WHAT TO PRODUCE
The records below are to be duplicated character for character.

DATA EXTRACT
## config.mk

```make
export PLATFORM = sky130hd
export DESIGN_NAME = flash_cmd_seq
export DESIGN_NICKNAME = d
export VERILOG_FILES = /design/src/rtl/flash_cmd_pkg.sv /design/src/rtl/fcs_seq_track.sv /design/src/rtl/fcs_mode_ctrl.sv /design/src/rtl/fcs_read_mux.sv /design/src/rtl/flash_cmd_seq.sv
export SDC_FILE = /design/constraint.sdc
export NUM_CORES = 1
export LEC_CHECK = 0
export BUFFER_PORTS_ARGS = -buffer_cell sky130_fd_sc_hd__buf_2
export CAP_MARGIN = 20
export CELL_PAD_IN_SITES_DETAIL_PLACEMENT = 1
export CELL_PAD_IN_SITES_GLOBAL_PLACEMENT = 1
export CORE_UTILIZATION = 25
export DETAILED_ROUTE_END_ITERATION = 10
export GPL_TIMING_DRIVEN = 0
export PLACE_DENSITY_LB_ADDON = 0.25
export RECOVER_POWER = 25
export SYNTH_ARGS = -nofsm -noshare
export SYNTH_HDL_FRONTEND = slang
export SYNTH_SLANG_ARGS = --single-unit
export TNS_END_PERCENT = 20
```

## constraint.sdc

```tcl
create_clock -name clk -period 1.81 [get_ports clk]
set_input_delay 0 -clock clk [delete_from_list [all_inputs] [get_ports clk]]
set_output_delay 0 -clock clk [all_outputs]
set_load 0.05 [all_outputs]
```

ANSWER TO THIS EXERCISE
## config.mk

```make
export PLATFORM = sky130hd
export DESIGN_NAME = flash_cmd_seq
export DESIGN_NICKNAME = d
export VERILOG_FILES = /design/src/rtl/flash_cmd_pkg.sv /design/src/rtl/fcs_seq_track.sv /design/src/rtl/fcs_mode_ctrl.sv /design/src/rtl/fcs_read_mux.sv /design/src/rtl/flash_cmd_seq.sv
export SDC_FILE = /design/constraint.sdc
export NUM_CORES = 1
export LEC_CHECK = 0
export BUFFER_PORTS_ARGS = -buffer_cell sky130_fd_sc_hd__buf_2
export CAP_MARGIN = 20
export CELL_PAD_IN_SITES_DETAIL_PLACEMENT = 1
export CELL_PAD_IN_SITES_GLOBAL_PLACEMENT = 1
export CORE_UTILIZATION = 25
export DETAILED_ROUTE_END_ITERATION = 10
export GPL_TIMING_DRIVEN = 0
export PLACE_DENSITY_LB_ADDON = 0.25
export RECOVER_POWER = 25
export SYNTH_ARGS = -nofsm -noshare
export SYNTH_HDL_FRONTEND = slang
export SYNTH_SLANG_ARGS = --single-unit
export TNS_END_PERCENT = 20
```

## constraint.sdc

```tcl
create_clock -name clk -period 1.81 [get_ports clk]
set_input_delay 0 -clock clk [delete_from_list [all_inputs] [get_ports clk]]
set_output_delay 0 -clock clk [all_outputs]
set_load 0.05 [all_outputs]
```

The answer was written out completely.